■ **What is being asked**
Take the line that contains "create_clock -name core_clock" as the first and the last line of the material as the final one; set down exactly the lines in that span.

■ **Task inputs**
## before
==> flow/design.v (excerpt) <==
module CLOCK_TOP( 
	   SEG0, SEG1, SEG2, SEG3, SEG4, SEG5, SEG6, SEG7, LED, BUZ_OUT,
	   CLK50M, KEY1, KEY2, KEY3, SW0, SW1, SW2, SW3, SW4, SW5, KNOCK,
	   SENSOR, ROT_A, ROT_B
	   );
Size in the first run: roughly 2200 cells after synthesis, ~310 flip-flops, roughly 89 I/O pins, about 19000 um2 of cells after synthesis.
==> flow/config.mk <==
export PLATFORM = sky130hd
export DESIGN_NAME = CLOCK_TOP
export DESIGN_NICKNAME = CLOCK_TOP
export VERILOG_FILES = /design/flow/design.v
export SDC_FILE = /design/flow/constraint.sdc
export NUM_CORES = 4
export LEC_CHECK = 0
export ABC_AREA = 0
export CAP_MARGIN = 0
export CORE_MARGIN = 2
export CORE_UTILIZATION = 72
export CTS_CLUSTER_SIZE = 14
export MAX_ROUTING_LAYER = met4
export MIN_ROUTING_LAYER = met1
export PLACE_DENSITY_LB_ADDON = 0.06
export SETUP_SLACK_MARGIN = 1.31
export SLEW_MARGIN = 20
export TNS_END_PERCENT = 65
==> flow/constraint.sdc <==
create_clock -name core_clock -period 4.62 [get_ports {CLK50M}]
set_input_delay 0.9240 -clock core_clock [delete_from_list [all_inputs] [get_ports {CLK50M}]]
set_output_delay 0.9240 -clock core_clock [all_outputs]
set_load 0.01 [all_outputs]
run.sh (not shown) runs the stock make flow with config.mk's settings and CLKGATE_MAP_FILE=.
before was carried through to the last stage, and its layout satisfied the timing, DRC and antenna checks.
### before -> after
Settings: CAP_MARGIN changed from 0 to 30; SETUP_SLACK_MARGIN changed from 1.31 to 1.34; CTS_CLUSTER_SIZE changed from 14 to 80; PLACE_DENSITY_LB_ADDON changed from 0.06 to 0.01.
- Met2 layer usage reported by global route (lower): after
- after vs before: fraction of standard cell area that is sequential down in after
- Fill cell total of the finished layout is lower on after
- Area share of buffers outside the clock network: higher on after
- Reported for after and before, proportion of register bits with asynchronous set or reset after synthesis turned out identical to the last digit.
- In after, the proportion of total power due to net switching came out 0.49 points above the value in before.
- Diff after..before | layout multi-input combinational cell count | negligible
- after against before; design area is up slightly.


CLOCK_TOP again, from the RTL that the note above started with.
==> flow/design.v (excerpt) <==
module CLOCK_TOP( 
	   SEG0, SEG1, SEG2, SEG3, SEG4, SEG5, SEG6, SEG7, LED, BUZ_OUT,
	   CLK50M, KEY1, KEY2, KEY3, SW0, SW1, SW2, SW3, SW4, SW5, KNOCK,
	   SENSOR, ROT_A, ROT_B
	   );
Settings: LEC_CHECK=0, ABC_AREA=1, CAP_MARGIN=30, CORE_MARGIN=9, CORE_UTILIZATION=69, CTS_CLUSTER_SIZE=52, MAX_ROUTING_LAYER=met4, MIN_ROUTING_LAYER=met1, PLACE_DENSITY_LB_ADDON=0.01, SETUP_SLACK_MARGIN=1.24, SLEW_MARGIN=30, TNS_END_PERCENT=65; clock period 10.4 ns.
The starting point ran to the end with no violations.
Edit:
- CORE_MARGIN: 9 -> 2
- CORE_UTILIZATION: 69 -> 72
- CTS_CLUSTER_DIAMETER: unset -> 30
- CTS_CLUSTER_SIZE: 52 -> 49
- SETUP_SLACK_MARGIN: 1.24 -> 3.09
- TNS_END_PERCENT: 65 -> 5
Final cell count climbs by 1.9%.
Sequential power stays flat.
Power grows by 51%.
Worst setup slack gets worse by 0.13 ns.
Routed wire length goes up by 17%.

■ **Result**
create_clock -name core_clock -period 4.62 [get_ports {CLK50M}]
set_input_delay 0.9240 -clock core_clock [delete_from_list [all_inputs] [get_ports {CLK50M}]]
set_output_delay 0.9240 -clock core_clock [all_outputs]
set_load 0.01 [all_outputs]
run.sh (not shown) runs the stock make flow with config.mk's settings and CLKGATE_MAP_FILE=.
before was carried through to the last stage, and its layout satisfied the timing, DRC and antenna checks.
### before -> after
Settings: CAP_MARGIN changed from 0 to 30; SETUP_SLACK_MARGIN changed from 1.31 to 1.34; CTS_CLUSTER_SIZE changed from 14 to 80; PLACE_DENSITY_LB_ADDON changed from 0.06 to 0.01.
- Met2 layer usage reported by global route (lower): after
- after vs before: fraction of standard cell area that is sequential down in after
- Fill cell total of the finished layout is lower on after
- Area share of buffers outside the clock network: higher on after
- Reported for after and before, proportion of register bits with asynchronous set or reset after synthesis turned out identical to the last digit.
- In after, the proportion of total power due to net switching came out 0.49 points above the value in before.
- Diff after..before | layout multi-input combinational cell count | negligible
- after against before; design area is up slightly.


CLOCK_TOP again, from the RTL that the note above started with.
==> flow/design.v (excerpt) <==
module CLOCK_TOP( 
	   SEG0, SEG1, SEG2, SEG3, SEG4, SEG5, SEG6, SEG7, LED, BUZ_OUT,
	   CLK50M, KEY1, KEY2, KEY3, SW0, SW1, SW2, SW3, SW4, SW5, KNOCK,
	   SENSOR, ROT_A, ROT_B
	   );
Settings: LEC_CHECK=0, ABC_AREA=1, CAP_MARGIN=30, CORE_MARGIN=9, CORE_UTILIZATION=69, CTS_CLUSTER_SIZE=52, MAX_ROUTING_LAYER=met4, MIN_ROUTING_LAYER=met1, PLACE_DENSITY_LB_ADDON=0.01, SETUP_SLACK_MARGIN=1.24, SLEW_MARGIN=30, TNS_END_PERCENT=65; clock period 10.4 ns.
The starting point ran to the end with no violations.
Edit:
- CORE_MARGIN: 9 -> 2
- CORE_UTILIZATION: 69 -> 72
- CTS_CLUSTER_DIAMETER: unset -> 30
- CTS_CLUSTER_SIZE: 52 -> 49
- SETUP_SLACK_MARGIN: 1.24 -> 3.09
- TNS_END_PERCENT: 65 -> 5
Final cell count climbs by 1.9%.
Sequential power stays flat.
Power grows by 51%.
Worst setup slack gets worse by 0.13 ns.
Routed wire length goes up by 17%.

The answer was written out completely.